Fas mediated proteolysis and phosphorylation of β-catenin
Chung et al. [10] showed that β-catenin translocates to the cytoskeleton and is degraded in the proteosome after treatment of Jurkat cells with anti-Fas antibody. From this finding they conclude that β-catenin plays a critical role in leukemic cell survival. Since we had already shown that CEACAM1-4L protected these cells from Caspase-dependent, Fas-mediated apoptosis, it was important to determine if CEACAM1-4L also protected β-catenin from anti-Fas induced degradation. As expected, Jurkat cells treated with anti-Fas antibody exhibited significant cleavage of β-catenin as evidenced by a lower molecular size instead of a full-length 92kDa β-catenin band, ~90kDa, in lower intensity (Figure 5A).

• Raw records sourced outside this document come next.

<file path="src/rtl/amd_pkg.sv">
// Shared types and constants for the aggregate message deframer.
`timescale 1ns / 1ps

package amd_pkg;

    // Header layout: byte 0 type, 1..3 size, 4..6 timestamp, 7 extended, 8..10 stream id
    localparam int unsigned HDR_LAST_IDX = 10;
    localparam int unsigned SIZE_LAST_IDX = 3;
    localparam int unsigned TS_LAST_IDX = 6;
    localparam int unsigned EXT_TS_IDX = 7;
    localparam int unsigned BACKPTR_LAST_IDX = 3;

    localparam logic [7:0] TYPE_AUDIO = 8'd8;
    localparam logic [7:0] TYPE_VIDEO = 8'd9;

    // Result queue
    localparam int unsigned FIFO_DEPTH = 4;
    localparam int unsigned FIFO_AW = $clog2(FIFO_DEPTH);
    localparam int unsigned FIFO_CW = $clog2(FIFO_DEPTH + 1);

    typedef enum logic [1:0] {
        PH_HEADER  = 2'd0,
        PH_PAYLOAD = 2'd1,
        PH_BACKPTR = 2'd2
    } phase_t;

    typedef enum logic [1:0] {
        KIND_HEADER  = 2'd0,
        KIND_PAYLOAD = 2'd1,
        KIND_ERROR   = 2'd2
    } kind_t;

    typedef enum logic [1:0] {
        ERR_NONE    = 2'd0,
        ERR_HEADER  = 2'd1,
        ERR_PAYLOAD = 2'd2,
        ERR_BACKPTR = 2'd3
    } err_t;

    typedef struct packed {
        kind_t       kind;
        logic [7:0]  msg_type;
        logic [23:0] payload_len;
        logic [30:0] raw_timestamp;
        logic [31:0] rebased_timestamp;
        logic [23:0] sub_stream_id;
        logic [7:0]  payload_byte;
        logic        last_of_sub;
        err_t        error_code;
    } result_t;

    // Write request into the result queue: up to two results per input transaction
    typedef struct packed {
        logic first;
        logic second;
    } push_t;

endpackage

</file>
<file path="src/rtl/amd_rfifo.sv">
// Small result queue: takes up to two results per cycle, hands out one.
`timescale 1ns / 1ps

module amd_rfifo
(
    input  logic             clk,
    input  logic             rst_n,
    input  amd_pkg::push_t   push,
    input  amd_pkg::result_t wr_first,
    input  amd_pkg::result_t wr_second,
    input  logic             pop,
    output amd_pkg::result_t head,
    output logic             not_empty,
    output logic             has_room
);
    import amd_pkg::*;

    result_t              mem [FIFO_DEPTH];
    logic [FIFO_AW-1:0]   wr_ptr_reg;
    logic [FIFO_AW-1:0]   wr_ptr_next;
    logic [FIFO_AW-1:0]   rd_ptr_reg;
    logic [FIFO_AW-1:0]   rd_ptr_next;
    logic [FIFO_CW-1:0]   count_reg;
    logic [FIFO_CW-1:0]   count_next;
    logic [FIFO_AW-1:0]   wr_ptr_plus1;
    logic [FIFO_CW-1:0]   push_n;

    assign wr_ptr_plus1 = FIFO_AW'(wr_ptr_reg + 1'b1);
    assign push_n = FIFO_CW'({1'b0, push.first}) + FIFO_CW'({1'b0, push.second});

    assign head = mem[rd_ptr_reg];
    assign not_empty = (count_reg != '0);
    assign has_room = (count_reg <= FIFO_CW'(FIFO_DEPTH - 2));

    always_comb
    begin
        wr_ptr_next = wr_ptr_reg;
        rd_ptr_next = rd_ptr_reg;
        if (push.first)
        begin
            wr_ptr_next = push.second ? FIFO_AW'(wr_ptr_reg + 2'd2) : wr_ptr_plus1;
        end
        if (pop)
        begin
            rd_ptr_next = FIFO_AW'(rd_ptr_reg + 1'b1);
        end
        count_next = FIFO_CW'(count_reg + push_n - FIFO_CW'({1'b0, pop}));
    end

    always_ff @(posedge clk)
    begin
        if (push.first)
        begin
            mem[wr_ptr_reg] <= wr_first;
        end
        if (push.second)
        begin
            mem[wr_ptr_plus1] <= wr_second;
        end
    end

    always_ff @(posedge clk or negedge rst_n)
    begin
        if (!rst_n)
        begin
            wr_ptr_reg <= '0;
            rd_ptr_reg <= '0;
            count_reg  <= '0;
        end
        else
        begin
            wr_ptr_reg <= wr_ptr_next;
            rd_ptr_reg <= rd_ptr_next;
            count_reg  <= count_next;
        end
    end

`ifndef ASSERT_OFF
    a_count_bound: assert property (@(posedge clk) disable iff (!rst_n)
        count_reg <= FIFO_CW'(FIFO_DEPTH))
        else $error("result queue count beyond depth");

    a_push_has_room: assert property (@(posedge clk) disable iff (!rst_n)
        push.first |-> has_room)
        else $error("result written without room for two");

    a_second_needs_first: assert property (@(posedge clk) disable iff (!rst_n)
        push.second |-> push.first)
        else $error("second result written alone");

    a_pop_not_empty: assert property (@(posedge clk) disable iff (!rst_n)
        pop |-> not_empty)
        else $error("result taken from empty queue");
`endif

endmodule

</file>
<file path="src/rtl/aggregate_message_deframer_core.sv">
// Aggregate message deframer: top level, byte parser and result queue.
`timescale 1ns / 1ps

// Splits the payload of an aggregate message, presented one byte per input
// transaction, into sub-messages (11-byte header, payload, 4-byte back pointer,
// which is skipped). Audio (type 8) and video (type 9) sub-messages produce a
// header result followed by one result per payload byte; other types are
// swallowed. Timestamps are masked to 31 bits and rebased as
// parent + (timestamp - first timestamp of the message), modulo 2^32. An end
// mark inside a header, payload or back pointer adds an error result, and bytes
// after an end mark are dropped until the next start mark. Rate: one byte per
// clock while the result queue has room. Each byte is parsed in the cycle it
// is accepted and its results are written to a four-entry result queue; the
// master side is driven from the registered head of that queue. A byte makes
// at most two results (two only on an end mark with an error); s_axis_tready
// is held low whenever the queue has fewer than two free entries, so the rate
// is set by the master side draining one result per cycle.
module aggregate_message_deframer_core
(
    input  logic         clk,
    input  logic         rst_n,

    input  logic         s_axis_tvalid,
    output logic         s_axis_tready,
    input  logic [39:0]  s_axis_tdata,   // [7:0] data_byte, [39:8] parent_timestamp
    input  logic         s_axis_tuser,   // [0] msg_start
    input  logic         s_axis_tlast,   // msg_end

    output logic         m_axis_tvalid,
    input  logic         m_axis_tready,
    output logic [135:0] m_axis_tdata,   // [7:0] sub-message type, [31:8] payload size,
                                         // [62:32] raw_timestamp,
                                         // [94:63] rebased_timestamp,
                                         // [118:95] sub_stream_id,
                                         // [126:119] payload_byte,
                                         // [128:127] error_code, [135:129] zero
    output logic [1:0]   m_axis_tuser,   // [1:0] kind
    output logic         m_axis_tlast    // last_of_sub
);
    import amd_pkg::*;

    // Parser state
    phase_t      phase_reg, phase_next;
    logic [3:0]  cnt_reg, cnt_next;          // byte index in header / back pointer
    logic [23:0] rem_reg, rem_next;          // payload bytes still to come
    logic [7:0]  type_reg, type_next;
    logic [23:0] size_reg, size_next;
    logic [30:0] ts_reg, ts_next;
    logic [23:0] stream_reg, stream_next;
    logic [30:0] base_reg, base_next;        // first timestamp in this message
    logic        base_taken_reg, base_taken_next;
    logic [31:0] parent_reg, parent_next;
    logic        fwd_reg, fwd_next;          // current sub-message is audio/video
    logic        drop_reg, drop_next;        // between end mark and next start mark

    logic        accept;
    logic [7:0]  in_byte;
    logic [31:0] in_parent;
    logic [3:0]  hdr_idx;
    logic [31:0] rebased;

    logic        emit_main;
    logic        emit_err;
    kind_t       main_kind;
    logic        main_last;
    logic [7:0]  main_byte;
    err_t        err_code;
    result_t     main_res;
    result_t     err_res;

    push_t       push;
    result_t     head;
    logic        q_not_empty;
    logic        q_has_room;

    assign in_byte   = s_axis_tdata[7:0];
    assign in_parent = s_axis_tdata[39:8];
    assign accept    = s_axis_tvalid & s_axis_tready;
    assign s_axis_tready = q_has_room;

    // Timestamp, base and parent never change on a byte that emits a header or
    // payload result, so the registered values are the ones to report.
    assign rebased = parent_reg + {1'b0, ts_reg} - {1'b0, base_reg};

    //--------------------------------------------------------------------
    // Byte parser
    //--------------------------------------------------------------------
    always_comb
    begin
        phase_next      = phase_reg;
        cnt_next        = cnt_reg;
        rem_next        = rem_reg;
        type_next       = type_reg;
        size_next       = size_reg;
        ts_next         = ts_reg;
        stream_next     = stream_reg;
        base_next       = base_reg;
        base_taken_next = base_taken_reg;
        parent_next     = parent_reg;
        fwd_next        = fwd_reg;
        drop_next       = drop_reg;
        hdr_idx         = cnt_reg;
        emit_main       = 1'b0;
        emit_err        = 1'b0;
        main_kind       = KIND_HEADER;
        main_last       = 1'b0;
        main_byte       = '0;
        err_code        = ERR_NONE;

        if (accept)
        begin
            // Start mark: restart at a header, new parent time, new base
            if (s_axis_tuser)
            begin
                phase_next      = PH_HEADER;
                cnt_next        = '0;
                rem_next        = '0;
                base_taken_next = 1'b0;
                parent_next     = in_parent;
                fwd_next        = 1'b0;
                drop_next       = 1'b0;
            end

            if (!drop_next)
            begin
                unique case (phase_next)
                    PH_HEADER:
                    begin
                        hdr_idx = cnt_next;
                        priority if (hdr_idx == 4'd0)
                        begin
                            type_next   = in_byte;
                            size_next   = '0;
                            ts_next     = '0;
                            stream_next = '0;
                        end
                        else if (hdr_idx <= 4'(SIZE_LAST_IDX))
                        begin
                            size_next = {size_next[15:0], in_byte};
                        end
                        else if (hdr_idx <= 4'(TS_LAST_IDX))
                        begin
                            ts_next = {7'd0, ts_next[15:0], in_byte};
                        end
                        else if (hdr_idx == 4'(EXT_TS_IDX))
                        begin
                            // only the low 7 bits of the extended byte survive the mask
                            ts_next = {in_byte[6:0], ts_next[23:0]};
                            if (!base_taken_next)
                            begin
                                base_next       = {in_byte[6:0], ts_next[23:0]};
                                base_taken_next = 1'b1;
                            end
                        end
                        else
                        begin
                            stream_next = {stream_next[15:0], in_byte};
                        end

                        if (hdr_idx == 4'(HDR_LAST_IDX))
                        begin
                            fwd_next  = (type_next == TYPE_AUDIO) || (type_next == TYPE_VIDEO);
                            emit_main = fwd_next;
                            main_kind = KIND_HEADER;
                            main_last = (size_next == '0);
                            cnt_next  = '0;
                            if (size_next != '0)
                            begin
                                rem_next   = size_next;
                                phase_next = PH_PAYLOAD;
                            end
                            else
                            begin
                                phase_next = PH_BACKPTR;
                            end
                        end
                        else
                        begin
                            cnt_next = 4'(hdr_idx + 1'b1);
                        end
                    end

                    PH_PAYLOAD:
                    begin
                        emit_main = fwd_next;
                        main_kind = KIND_PAYLOAD;
                        main_last = (rem_next == 24'd1);
                        main_byte = in_byte;
                        rem_next  = 24'(rem_next - 1'b1);
                        if (rem_next == '0)
                        begin
                            phase_next = PH_BACKPTR;
                            cnt_next   = '0;
                        end
                    end

                    PH_BACKPTR:
                    begin
                        // back pointer is skipped, not checked
                        if (cnt_next == 4'(BACKPTR_LAST_IDX))
                        begin
                            phase_next = PH_HEADER;
                            cnt_next   = '0;
                        end
                        else
                        begin
                            cnt_next = 4'(cnt_next + 1'b1);
                        end
                    end

                    default:
                    begin
                        phase_next = PH_HEADER;
                        cnt_next   = '0;
                    end
                endcase

                // End mark: report anything left unfinished, then drop until next start
                if (s_axis_tlast)
                begin
                    unique case (phase_next)
                        PH_HEADER:  err_code = (cnt_next != '0) ? ERR_HEADER : ERR_NONE;
                        PH_PAYLOAD: err_code = ERR_PAYLOAD;
                        default:    err_code = ERR_BACKPTR;
                    endcase
                    emit_err        = (err_code != ERR_NONE);
                    phase_next      = PH_HEADER;
                    cnt_next        = '0;
                    rem_next        = '0;
                    fwd_next        = 1'b0;
                    base_taken_next = 1'b0;
                    drop_next       = 1'b1;
                end
            end
        end
    end

    // Header or payload result with the header fields of the current sub-message, and the error result
    always_comb
    begin
        main_res.kind              = main_kind;
        main_res.msg_type          = type_next;
        main_res.payload_len       = size_next;
        main_res.raw_timestamp     = ts_reg;
        main_res.rebased_timestamp = rebased;
        main_res.sub_stream_id     = stream_next;
        main_res.payload_byte      = main_byte;
        main_res.last_of_sub       = main_last;
        main_res.error_code        = ERR_NONE;

        err_res                    = '0;
        err_res.kind               = KIND_ERROR;
        err_res.error_code         = err_code;
    end

    assign push.first  = emit_main | emit_err;
    assign push.second = emit_main & emit_err;

    always_ff @(posedge clk or negedge rst_n)
    begin
        if (!rst_n)
        begin
            phase_reg      <= PH_HEADER;
            cnt_reg        <= '0;
            rem_reg        <= '0;
            type_reg       <= '0;
            size_reg       <= '0;
            ts_reg         <= '0;
            stream_reg     <= '0;
            base_reg       <= '0;
            base_taken_reg <= 1'b0;
            parent_reg     <= '0;
            fwd_reg        <= 1'b0;
            drop_reg       <= 1'b0;
        end
        else
        begin
            phase_reg      <= phase_next;
            cnt_reg        <= cnt_next;
            rem_reg        <= rem_next;
            type_reg       <= type_next;
            size_reg       <= size_next;
            ts_reg         <= ts_next;
            stream_reg     <= stream_next;
            base_reg       <= base_next;
            base_taken_reg <= base_taken_next;
            parent_reg     <= parent_next;
            fwd_reg        <= fwd_next;
            drop_reg       <= drop_next;
        end
    end

    //--------------------------------------------------------------------
    // Result queue and master side
    //--------------------------------------------------------------------
    amd_rfifo u_rfifo
    (
        .clk       (clk),
        .rst_n     (rst_n),
        .push      (push),
        .wr_first  (emit_main ? main_res : err_res),
        .wr_second (err_res),
        .pop       (m_axis_tvalid & m_axis_tready),
        .head      (head),
        .not_empty (q_not_empty),
        .has_room  (q_has_room)
    );

    assign m_axis_tvalid = q_not_empty;
    assign m_axis_tuser  = head.kind;
    assign m_axis_tlast  = head.last_of_sub;
    assign m_axis_tdata  = {7'd0, head.error_code, head.payload_byte, head.sub_stream_id,
                            head.rebased_timestamp, head.raw_timestamp,
                            head.payload_len, head.msg_type};

`ifndef ASSERT_OFF
    a_payload_nonzero: assert property (@(posedge clk) disable iff (!rst_n)
        (phase_reg == PH_PAYLOAD) |-> (rem_reg != '0))
        else $error("payload phase with nothing remaining");

    a_hdr_idx_bound: assert property (@(posedge clk) disable iff (!rst_n)
        (phase_reg == PH_HEADER) |-> (cnt_reg <= 4'(HDR_LAST_IDX)))
        else $error("header byte index out of range");

    a_bp_idx_bound: assert property (@(posedge clk) disable iff (!rst_n)
        (phase_reg == PH_BACKPTR) |-> (cnt_reg <= 4'(BACKPTR_LAST_IDX)))
        else $error("back pointer byte index out of range");

    a_drop_idle: assert property (@(posedge clk) disable iff (!rst_n)
        drop_reg |-> (phase_reg == PH_HEADER) && (cnt_reg == '0) && !fwd_reg)
        else $error("parser not idle while dropping");
`endif

endmodule
</file>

In contrast, β-catenin in Jurkat cells expressing CEACAM1-4L exhibited mainly intact 92kDa -catenin, a band not observed in control treated cells, as well as the degraded 90kDa band with higher intensity than in control treated cells (Figure 5A). Similarly, when -catenin was immunoprecipitated, a procedure that increased the β-catenin intensity after immunoblotting with anti-β-catenin antibody, further degraded bands ranging from 85-60kDa were observed in control treated cells after Fas activation (Figure 5B) in addition to the 90kDa band observed in Figure 5A, consistent with a serial proteosomal degradation of β-catenin, as previously reported. [10] In CEACAM1-4L expressing cells, these bands showed much lower intensity and the most degraded ~60kDa band was completely absent, after immunoprecipitation in addition to the two major 92/90kDa bands observed in Figure 5A, further supporting increased protection from cleavage after Fas activation. As a control, camptothecin induced apoptosis exhibited no change in the size of β-catenin, suggesting this is a Fas-specific phenotype (Figure 5A and 5B, CPT).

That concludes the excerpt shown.